Stored entries:
- - - - - - -

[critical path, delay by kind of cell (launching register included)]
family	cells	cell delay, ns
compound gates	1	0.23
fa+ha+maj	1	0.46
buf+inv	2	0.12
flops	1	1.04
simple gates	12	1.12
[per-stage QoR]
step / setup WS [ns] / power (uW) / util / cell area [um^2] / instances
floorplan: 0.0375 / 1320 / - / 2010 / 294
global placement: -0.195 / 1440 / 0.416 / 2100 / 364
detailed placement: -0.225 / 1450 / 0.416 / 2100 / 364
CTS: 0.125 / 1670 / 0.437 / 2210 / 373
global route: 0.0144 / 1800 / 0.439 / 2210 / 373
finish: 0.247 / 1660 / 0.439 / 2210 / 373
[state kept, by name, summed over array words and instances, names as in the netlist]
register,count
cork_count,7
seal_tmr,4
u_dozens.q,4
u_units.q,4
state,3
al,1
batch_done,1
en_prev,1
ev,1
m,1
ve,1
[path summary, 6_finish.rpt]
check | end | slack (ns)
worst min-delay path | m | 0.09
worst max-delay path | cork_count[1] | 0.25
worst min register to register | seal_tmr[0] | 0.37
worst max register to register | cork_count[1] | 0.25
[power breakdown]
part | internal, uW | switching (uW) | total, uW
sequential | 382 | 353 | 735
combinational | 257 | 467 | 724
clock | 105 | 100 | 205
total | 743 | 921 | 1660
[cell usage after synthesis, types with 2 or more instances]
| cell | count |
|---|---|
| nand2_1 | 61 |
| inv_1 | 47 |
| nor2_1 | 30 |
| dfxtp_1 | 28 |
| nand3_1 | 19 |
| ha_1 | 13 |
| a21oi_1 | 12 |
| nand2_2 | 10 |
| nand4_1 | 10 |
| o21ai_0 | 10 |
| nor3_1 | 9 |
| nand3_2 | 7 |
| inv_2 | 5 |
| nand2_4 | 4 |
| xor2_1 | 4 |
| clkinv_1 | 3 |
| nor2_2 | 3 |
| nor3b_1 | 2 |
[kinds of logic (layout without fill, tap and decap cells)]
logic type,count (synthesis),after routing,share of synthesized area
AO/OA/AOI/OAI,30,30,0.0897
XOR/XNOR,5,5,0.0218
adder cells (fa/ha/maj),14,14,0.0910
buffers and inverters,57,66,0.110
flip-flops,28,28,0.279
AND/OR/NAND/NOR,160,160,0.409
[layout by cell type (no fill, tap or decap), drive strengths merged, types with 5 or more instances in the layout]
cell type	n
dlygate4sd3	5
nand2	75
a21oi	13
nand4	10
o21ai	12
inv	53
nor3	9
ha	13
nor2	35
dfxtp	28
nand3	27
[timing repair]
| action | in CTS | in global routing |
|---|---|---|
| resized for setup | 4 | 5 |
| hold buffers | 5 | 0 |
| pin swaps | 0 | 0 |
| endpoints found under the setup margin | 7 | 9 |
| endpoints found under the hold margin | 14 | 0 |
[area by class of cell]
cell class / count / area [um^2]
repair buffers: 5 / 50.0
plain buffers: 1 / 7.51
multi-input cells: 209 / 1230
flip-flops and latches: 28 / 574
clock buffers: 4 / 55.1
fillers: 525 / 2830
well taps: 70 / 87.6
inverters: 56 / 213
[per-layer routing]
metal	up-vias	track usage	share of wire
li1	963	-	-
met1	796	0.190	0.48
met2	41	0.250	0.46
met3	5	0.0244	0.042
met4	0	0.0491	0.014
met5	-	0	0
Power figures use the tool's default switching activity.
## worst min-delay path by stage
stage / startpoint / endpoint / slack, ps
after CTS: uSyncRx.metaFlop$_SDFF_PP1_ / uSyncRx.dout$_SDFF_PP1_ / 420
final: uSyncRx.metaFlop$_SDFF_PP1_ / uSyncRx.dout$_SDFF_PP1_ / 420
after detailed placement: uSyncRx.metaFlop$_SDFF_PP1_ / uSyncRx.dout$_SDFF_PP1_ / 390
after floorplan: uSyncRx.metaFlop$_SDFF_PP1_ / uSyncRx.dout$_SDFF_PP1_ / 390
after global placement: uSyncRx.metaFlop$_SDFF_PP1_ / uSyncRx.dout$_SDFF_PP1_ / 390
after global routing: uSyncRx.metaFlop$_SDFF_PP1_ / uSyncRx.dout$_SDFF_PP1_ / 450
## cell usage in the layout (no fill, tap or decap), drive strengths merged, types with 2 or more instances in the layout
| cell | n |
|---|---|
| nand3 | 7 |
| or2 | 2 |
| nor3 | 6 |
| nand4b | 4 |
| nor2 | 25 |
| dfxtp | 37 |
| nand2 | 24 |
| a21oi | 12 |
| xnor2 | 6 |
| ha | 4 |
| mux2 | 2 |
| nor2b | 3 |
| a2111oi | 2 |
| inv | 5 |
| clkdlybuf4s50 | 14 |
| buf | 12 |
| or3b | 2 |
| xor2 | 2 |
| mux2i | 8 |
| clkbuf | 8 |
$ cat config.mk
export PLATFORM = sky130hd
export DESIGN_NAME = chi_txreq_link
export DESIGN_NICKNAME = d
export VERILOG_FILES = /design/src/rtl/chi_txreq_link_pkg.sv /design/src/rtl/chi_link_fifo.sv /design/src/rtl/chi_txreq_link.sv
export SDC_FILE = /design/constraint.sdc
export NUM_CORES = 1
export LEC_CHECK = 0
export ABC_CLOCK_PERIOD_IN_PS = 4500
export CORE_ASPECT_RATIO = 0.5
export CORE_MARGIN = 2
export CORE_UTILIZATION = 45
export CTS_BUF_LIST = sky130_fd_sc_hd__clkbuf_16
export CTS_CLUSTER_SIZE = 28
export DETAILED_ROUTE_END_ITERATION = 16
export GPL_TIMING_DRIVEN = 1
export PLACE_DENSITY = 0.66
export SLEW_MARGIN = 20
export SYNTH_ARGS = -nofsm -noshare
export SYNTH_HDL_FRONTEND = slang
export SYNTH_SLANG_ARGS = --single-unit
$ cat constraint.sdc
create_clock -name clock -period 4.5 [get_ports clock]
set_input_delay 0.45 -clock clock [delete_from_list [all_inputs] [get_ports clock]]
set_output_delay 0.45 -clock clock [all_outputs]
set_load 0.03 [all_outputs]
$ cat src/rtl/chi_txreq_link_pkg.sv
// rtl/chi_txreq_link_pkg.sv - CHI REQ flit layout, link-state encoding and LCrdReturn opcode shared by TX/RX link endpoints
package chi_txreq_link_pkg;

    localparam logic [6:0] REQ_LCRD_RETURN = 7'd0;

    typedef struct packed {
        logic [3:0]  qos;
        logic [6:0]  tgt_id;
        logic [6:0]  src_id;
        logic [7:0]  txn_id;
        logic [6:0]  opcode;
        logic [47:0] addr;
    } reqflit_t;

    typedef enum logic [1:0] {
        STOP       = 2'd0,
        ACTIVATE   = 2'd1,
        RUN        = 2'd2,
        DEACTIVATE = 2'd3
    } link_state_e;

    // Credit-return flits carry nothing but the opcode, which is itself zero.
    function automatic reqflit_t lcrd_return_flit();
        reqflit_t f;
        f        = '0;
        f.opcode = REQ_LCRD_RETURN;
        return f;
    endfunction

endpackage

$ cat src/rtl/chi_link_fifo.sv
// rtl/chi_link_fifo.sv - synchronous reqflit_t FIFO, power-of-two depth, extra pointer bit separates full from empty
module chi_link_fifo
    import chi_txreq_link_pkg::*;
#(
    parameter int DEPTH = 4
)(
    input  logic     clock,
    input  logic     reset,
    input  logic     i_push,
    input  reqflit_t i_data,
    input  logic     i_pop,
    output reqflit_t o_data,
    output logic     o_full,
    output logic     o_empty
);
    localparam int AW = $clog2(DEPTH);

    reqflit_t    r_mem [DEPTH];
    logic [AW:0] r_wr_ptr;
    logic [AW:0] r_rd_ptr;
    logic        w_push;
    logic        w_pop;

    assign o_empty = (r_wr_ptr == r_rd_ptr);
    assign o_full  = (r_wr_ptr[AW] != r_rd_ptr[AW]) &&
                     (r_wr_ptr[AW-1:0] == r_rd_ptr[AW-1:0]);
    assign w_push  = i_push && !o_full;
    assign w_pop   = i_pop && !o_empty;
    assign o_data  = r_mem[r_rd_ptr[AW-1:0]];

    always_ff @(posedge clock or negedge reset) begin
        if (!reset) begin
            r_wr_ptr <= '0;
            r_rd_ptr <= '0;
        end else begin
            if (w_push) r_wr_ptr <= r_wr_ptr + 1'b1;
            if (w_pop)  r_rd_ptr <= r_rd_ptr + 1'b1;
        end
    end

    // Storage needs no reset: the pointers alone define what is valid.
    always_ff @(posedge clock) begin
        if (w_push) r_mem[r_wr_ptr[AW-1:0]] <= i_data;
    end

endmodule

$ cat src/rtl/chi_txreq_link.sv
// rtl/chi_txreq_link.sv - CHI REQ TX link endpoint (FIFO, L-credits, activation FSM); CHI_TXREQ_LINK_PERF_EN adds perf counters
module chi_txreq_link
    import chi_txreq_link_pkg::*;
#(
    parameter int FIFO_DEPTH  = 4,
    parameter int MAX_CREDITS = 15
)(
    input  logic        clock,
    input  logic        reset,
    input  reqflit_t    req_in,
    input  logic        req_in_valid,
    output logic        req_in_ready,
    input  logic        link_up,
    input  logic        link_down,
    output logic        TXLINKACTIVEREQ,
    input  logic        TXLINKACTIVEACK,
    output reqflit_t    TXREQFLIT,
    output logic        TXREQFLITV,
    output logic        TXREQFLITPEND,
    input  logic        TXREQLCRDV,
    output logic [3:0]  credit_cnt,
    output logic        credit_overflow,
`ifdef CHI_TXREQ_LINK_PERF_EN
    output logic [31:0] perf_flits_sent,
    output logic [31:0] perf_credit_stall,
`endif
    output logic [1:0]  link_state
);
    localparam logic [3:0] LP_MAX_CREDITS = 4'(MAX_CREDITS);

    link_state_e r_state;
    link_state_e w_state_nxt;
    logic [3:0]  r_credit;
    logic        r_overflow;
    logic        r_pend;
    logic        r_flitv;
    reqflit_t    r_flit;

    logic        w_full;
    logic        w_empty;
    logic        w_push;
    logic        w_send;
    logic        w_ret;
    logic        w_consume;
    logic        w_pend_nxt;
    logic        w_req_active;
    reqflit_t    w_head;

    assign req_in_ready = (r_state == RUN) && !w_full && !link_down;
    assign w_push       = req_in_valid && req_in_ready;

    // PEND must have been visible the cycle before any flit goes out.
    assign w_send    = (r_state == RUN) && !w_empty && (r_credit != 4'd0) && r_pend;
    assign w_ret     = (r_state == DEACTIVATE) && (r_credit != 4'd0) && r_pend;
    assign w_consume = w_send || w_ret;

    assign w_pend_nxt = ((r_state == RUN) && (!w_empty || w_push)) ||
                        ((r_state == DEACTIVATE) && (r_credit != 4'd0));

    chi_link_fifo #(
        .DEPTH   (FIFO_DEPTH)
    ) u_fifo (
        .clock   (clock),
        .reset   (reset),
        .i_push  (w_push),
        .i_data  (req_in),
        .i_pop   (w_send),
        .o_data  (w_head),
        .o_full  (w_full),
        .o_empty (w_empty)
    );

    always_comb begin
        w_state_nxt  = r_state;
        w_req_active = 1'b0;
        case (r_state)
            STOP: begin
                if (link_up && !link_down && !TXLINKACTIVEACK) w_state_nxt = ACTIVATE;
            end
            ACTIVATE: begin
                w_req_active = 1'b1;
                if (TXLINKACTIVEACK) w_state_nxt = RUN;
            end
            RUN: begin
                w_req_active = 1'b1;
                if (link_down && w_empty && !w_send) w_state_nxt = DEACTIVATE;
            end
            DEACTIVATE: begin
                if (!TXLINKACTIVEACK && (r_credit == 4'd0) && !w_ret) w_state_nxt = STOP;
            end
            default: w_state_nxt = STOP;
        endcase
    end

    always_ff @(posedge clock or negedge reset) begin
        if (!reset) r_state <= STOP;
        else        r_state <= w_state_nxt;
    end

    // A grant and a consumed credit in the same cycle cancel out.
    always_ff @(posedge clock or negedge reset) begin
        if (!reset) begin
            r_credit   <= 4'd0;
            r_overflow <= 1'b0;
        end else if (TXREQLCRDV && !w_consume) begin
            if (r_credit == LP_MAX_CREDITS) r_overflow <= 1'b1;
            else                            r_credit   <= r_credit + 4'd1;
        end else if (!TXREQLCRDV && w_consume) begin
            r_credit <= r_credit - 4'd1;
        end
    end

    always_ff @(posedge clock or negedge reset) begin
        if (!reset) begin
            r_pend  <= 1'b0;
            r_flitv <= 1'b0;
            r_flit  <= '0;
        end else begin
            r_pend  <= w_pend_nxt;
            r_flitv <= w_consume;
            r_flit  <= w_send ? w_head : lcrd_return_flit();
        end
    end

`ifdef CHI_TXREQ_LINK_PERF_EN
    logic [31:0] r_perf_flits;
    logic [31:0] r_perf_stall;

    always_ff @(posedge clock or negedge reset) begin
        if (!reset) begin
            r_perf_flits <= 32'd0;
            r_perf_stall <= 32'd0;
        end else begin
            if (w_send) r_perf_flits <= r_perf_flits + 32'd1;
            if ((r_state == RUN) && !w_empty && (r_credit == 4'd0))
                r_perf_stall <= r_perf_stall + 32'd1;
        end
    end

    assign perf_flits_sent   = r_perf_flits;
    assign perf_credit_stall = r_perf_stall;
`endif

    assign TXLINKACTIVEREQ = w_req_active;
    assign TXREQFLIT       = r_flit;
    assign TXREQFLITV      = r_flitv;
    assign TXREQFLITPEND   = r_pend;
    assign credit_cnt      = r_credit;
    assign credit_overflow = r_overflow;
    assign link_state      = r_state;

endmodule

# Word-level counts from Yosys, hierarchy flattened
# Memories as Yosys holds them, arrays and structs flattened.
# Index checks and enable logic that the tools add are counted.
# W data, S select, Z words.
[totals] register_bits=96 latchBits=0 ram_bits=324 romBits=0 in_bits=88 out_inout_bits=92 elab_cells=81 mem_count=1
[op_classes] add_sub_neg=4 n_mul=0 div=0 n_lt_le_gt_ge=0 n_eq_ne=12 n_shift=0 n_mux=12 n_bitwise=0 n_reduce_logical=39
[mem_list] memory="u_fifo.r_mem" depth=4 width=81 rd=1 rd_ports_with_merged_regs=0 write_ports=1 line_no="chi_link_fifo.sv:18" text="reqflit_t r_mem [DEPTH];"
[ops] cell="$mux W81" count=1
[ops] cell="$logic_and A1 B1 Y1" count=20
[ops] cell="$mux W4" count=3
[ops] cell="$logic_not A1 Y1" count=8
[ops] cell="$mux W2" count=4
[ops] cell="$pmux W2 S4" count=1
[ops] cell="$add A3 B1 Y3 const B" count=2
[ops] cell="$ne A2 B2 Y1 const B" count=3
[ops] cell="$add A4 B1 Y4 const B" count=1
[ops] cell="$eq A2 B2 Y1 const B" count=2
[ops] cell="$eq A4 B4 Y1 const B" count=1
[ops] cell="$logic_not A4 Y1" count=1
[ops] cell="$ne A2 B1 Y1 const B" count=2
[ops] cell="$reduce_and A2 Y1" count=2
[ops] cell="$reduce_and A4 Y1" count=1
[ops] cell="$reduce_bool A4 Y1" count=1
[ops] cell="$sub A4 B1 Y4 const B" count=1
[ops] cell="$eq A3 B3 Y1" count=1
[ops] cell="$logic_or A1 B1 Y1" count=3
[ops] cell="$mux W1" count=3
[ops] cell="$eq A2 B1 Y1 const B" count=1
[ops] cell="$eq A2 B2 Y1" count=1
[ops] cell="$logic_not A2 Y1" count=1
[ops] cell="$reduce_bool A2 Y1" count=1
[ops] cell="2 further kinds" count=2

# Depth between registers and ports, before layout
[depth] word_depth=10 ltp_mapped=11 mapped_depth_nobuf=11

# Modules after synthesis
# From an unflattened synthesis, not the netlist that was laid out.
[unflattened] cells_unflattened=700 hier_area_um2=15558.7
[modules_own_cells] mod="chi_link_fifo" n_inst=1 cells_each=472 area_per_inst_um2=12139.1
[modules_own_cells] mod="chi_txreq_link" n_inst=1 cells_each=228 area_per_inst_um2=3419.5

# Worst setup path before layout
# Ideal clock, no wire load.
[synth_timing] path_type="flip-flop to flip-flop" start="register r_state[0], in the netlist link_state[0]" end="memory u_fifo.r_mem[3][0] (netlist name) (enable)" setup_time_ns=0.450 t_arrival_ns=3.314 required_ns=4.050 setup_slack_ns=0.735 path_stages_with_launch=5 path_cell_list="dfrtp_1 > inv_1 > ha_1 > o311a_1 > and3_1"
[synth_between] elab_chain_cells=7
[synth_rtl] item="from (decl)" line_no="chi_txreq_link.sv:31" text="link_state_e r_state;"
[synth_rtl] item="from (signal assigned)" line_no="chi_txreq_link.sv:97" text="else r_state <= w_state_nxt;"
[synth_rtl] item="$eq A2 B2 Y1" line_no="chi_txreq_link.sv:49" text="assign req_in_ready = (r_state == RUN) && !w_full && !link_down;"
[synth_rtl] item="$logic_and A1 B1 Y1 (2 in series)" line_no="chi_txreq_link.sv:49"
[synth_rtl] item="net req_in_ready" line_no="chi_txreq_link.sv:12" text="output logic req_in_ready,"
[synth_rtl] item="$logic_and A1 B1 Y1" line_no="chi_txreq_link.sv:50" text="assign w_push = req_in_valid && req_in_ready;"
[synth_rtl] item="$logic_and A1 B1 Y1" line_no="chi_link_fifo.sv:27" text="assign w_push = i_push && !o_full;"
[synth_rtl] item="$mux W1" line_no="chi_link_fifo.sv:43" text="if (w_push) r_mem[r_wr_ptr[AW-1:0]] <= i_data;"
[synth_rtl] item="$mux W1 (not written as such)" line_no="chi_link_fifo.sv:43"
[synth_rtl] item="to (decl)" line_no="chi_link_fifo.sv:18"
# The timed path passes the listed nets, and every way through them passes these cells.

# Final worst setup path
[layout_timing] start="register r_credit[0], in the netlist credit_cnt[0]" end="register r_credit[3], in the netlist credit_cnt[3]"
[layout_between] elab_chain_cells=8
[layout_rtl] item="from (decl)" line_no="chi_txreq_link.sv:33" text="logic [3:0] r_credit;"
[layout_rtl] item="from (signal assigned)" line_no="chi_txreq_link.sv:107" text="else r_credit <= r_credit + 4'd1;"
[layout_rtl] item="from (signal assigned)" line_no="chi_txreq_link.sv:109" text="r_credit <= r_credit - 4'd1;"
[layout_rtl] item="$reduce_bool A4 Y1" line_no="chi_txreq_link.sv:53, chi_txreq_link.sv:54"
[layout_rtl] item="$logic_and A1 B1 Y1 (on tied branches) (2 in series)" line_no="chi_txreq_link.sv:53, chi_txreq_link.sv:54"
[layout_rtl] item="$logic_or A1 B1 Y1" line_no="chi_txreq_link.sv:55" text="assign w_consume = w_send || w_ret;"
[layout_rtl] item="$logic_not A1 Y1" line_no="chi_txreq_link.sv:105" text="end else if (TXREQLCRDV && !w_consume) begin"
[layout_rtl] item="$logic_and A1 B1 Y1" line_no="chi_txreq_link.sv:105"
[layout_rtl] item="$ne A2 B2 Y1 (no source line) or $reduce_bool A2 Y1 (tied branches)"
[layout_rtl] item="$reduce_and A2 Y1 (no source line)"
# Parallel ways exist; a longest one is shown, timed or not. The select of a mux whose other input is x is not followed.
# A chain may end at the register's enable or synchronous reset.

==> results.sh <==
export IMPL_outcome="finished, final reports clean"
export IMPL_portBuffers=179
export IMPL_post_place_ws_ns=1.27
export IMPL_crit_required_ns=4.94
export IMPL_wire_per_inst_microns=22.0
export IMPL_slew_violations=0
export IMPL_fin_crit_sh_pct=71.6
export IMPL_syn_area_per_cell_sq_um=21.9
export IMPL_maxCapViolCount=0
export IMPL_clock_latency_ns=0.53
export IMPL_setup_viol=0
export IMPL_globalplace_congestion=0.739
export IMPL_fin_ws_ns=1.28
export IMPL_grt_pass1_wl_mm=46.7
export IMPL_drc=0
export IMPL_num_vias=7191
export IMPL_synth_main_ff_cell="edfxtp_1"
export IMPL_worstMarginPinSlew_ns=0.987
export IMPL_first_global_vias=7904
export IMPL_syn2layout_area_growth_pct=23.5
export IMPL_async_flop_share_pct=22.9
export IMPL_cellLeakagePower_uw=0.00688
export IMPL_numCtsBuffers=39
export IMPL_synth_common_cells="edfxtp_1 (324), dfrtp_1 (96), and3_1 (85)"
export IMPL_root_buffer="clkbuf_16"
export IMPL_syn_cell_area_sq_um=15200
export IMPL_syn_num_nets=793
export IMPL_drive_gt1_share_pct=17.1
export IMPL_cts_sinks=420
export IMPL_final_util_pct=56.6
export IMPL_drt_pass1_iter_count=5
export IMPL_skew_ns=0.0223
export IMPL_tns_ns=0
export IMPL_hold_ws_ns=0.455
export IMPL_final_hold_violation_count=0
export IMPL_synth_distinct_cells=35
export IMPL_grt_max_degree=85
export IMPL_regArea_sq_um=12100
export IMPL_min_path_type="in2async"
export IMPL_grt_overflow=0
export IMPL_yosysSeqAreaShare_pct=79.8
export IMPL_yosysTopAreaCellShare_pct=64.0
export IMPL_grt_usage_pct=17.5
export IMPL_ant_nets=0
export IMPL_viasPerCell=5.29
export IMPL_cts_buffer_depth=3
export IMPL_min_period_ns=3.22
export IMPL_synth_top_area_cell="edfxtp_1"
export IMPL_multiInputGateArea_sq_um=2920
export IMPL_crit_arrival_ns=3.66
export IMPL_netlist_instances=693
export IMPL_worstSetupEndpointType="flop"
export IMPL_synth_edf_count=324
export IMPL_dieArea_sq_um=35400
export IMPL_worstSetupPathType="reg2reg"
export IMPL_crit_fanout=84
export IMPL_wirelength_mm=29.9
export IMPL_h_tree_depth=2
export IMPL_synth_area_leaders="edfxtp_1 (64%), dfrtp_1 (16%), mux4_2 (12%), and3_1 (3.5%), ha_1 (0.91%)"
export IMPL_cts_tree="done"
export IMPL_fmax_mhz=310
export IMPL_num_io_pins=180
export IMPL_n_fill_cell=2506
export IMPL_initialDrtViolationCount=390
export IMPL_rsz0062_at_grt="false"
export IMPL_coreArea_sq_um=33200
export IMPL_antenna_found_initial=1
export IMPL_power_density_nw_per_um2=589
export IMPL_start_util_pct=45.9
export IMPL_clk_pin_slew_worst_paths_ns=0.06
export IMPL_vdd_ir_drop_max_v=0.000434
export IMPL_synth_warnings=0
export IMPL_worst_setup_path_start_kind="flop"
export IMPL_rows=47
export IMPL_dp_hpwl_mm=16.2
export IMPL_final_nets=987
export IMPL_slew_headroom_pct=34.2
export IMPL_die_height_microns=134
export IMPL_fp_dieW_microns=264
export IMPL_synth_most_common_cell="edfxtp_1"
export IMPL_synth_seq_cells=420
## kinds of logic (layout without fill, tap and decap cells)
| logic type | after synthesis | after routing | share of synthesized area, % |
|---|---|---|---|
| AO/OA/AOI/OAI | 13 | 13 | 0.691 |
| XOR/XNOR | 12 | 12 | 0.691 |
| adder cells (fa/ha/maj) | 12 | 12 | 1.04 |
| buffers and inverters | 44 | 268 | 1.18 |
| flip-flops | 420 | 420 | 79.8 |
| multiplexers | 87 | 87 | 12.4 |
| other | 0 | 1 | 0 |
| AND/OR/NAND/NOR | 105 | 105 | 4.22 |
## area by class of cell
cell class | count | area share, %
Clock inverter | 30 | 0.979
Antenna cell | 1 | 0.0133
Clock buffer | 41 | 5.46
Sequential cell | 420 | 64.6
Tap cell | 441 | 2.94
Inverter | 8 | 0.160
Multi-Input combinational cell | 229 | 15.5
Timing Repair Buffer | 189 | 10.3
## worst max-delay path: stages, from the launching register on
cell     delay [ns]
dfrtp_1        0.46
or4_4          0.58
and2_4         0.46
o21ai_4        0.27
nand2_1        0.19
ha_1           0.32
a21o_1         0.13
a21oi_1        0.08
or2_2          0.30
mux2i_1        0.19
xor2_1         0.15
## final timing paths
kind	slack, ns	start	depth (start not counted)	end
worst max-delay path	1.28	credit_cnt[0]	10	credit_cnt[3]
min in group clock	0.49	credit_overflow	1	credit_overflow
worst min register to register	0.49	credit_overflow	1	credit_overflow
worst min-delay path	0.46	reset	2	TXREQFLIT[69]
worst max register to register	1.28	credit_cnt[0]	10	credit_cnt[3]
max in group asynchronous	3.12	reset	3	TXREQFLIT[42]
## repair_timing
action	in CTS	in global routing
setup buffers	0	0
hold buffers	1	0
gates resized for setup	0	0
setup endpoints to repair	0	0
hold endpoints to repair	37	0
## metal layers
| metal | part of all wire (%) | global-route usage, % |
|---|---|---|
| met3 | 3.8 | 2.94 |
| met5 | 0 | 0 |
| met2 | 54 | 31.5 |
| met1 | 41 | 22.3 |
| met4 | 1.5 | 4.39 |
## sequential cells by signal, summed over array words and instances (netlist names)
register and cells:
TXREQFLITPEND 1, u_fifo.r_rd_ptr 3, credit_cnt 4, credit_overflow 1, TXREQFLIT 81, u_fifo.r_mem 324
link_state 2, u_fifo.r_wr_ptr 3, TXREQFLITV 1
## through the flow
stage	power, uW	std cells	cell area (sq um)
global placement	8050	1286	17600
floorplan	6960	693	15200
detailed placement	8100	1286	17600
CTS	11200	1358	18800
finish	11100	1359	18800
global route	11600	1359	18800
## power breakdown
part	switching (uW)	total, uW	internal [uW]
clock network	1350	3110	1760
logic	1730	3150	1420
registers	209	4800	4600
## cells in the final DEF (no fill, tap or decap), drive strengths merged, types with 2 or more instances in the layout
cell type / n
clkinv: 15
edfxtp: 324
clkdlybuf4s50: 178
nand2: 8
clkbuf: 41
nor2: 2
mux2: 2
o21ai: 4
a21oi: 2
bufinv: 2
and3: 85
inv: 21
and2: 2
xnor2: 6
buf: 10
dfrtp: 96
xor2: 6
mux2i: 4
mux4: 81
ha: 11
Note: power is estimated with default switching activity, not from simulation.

- - - - - - -

**WHAT TO DO:** What you return must be an exact retyping of the lines above starting at the line with "[path summary, 6_finish.rpt]" and ending at the line with "AND/OR/NAND/NOR,160,160,0.409", and nothing besides.

**SOLUTION FOR THIS TASK:**
[path summary, 6_finish.rpt]
check | end | slack (ns)
worst min-delay path | m | 0.09
worst max-delay path | cork_count[1] | 0.25
worst min register to register | seal_tmr[0] | 0.37
worst max register to register | cork_count[1] | 0.25
[power breakdown]
part | internal, uW | switching (uW) | total, uW
sequential | 382 | 353 | 735
combinational | 257 | 467 | 724
clock | 105 | 100 | 205
total | 743 | 921 | 1660
[cell usage after synthesis, types with 2 or more instances]
| cell | count |
|---|---|
| nand2_1 | 61 |
| inv_1 | 47 |
| nor2_1 | 30 |
| dfxtp_1 | 28 |
| nand3_1 | 19 |
| ha_1 | 13 |
| a21oi_1 | 12 |
| nand2_2 | 10 |
| nand4_1 | 10 |
| o21ai_0 | 10 |
| nor3_1 | 9 |
| nand3_2 | 7 |
| inv_2 | 5 |
| nand2_4 | 4 |
| xor2_1 | 4 |
| clkinv_1 | 3 |
| nor2_2 | 3 |
| nor3b_1 | 2 |
[kinds of logic (layout without fill, tap and decap cells)]
logic type,count (synthesis),after routing,share of synthesized area
AO/OA/AOI/OAI,30,30,0.0897
XOR/XNOR,5,5,0.0218
adder cells (fa/ha/maj),14,14,0.0910
buffers and inverters,57,66,0.110
flip-flops,28,28,0.279
AND/OR/NAND/NOR,160,160,0.409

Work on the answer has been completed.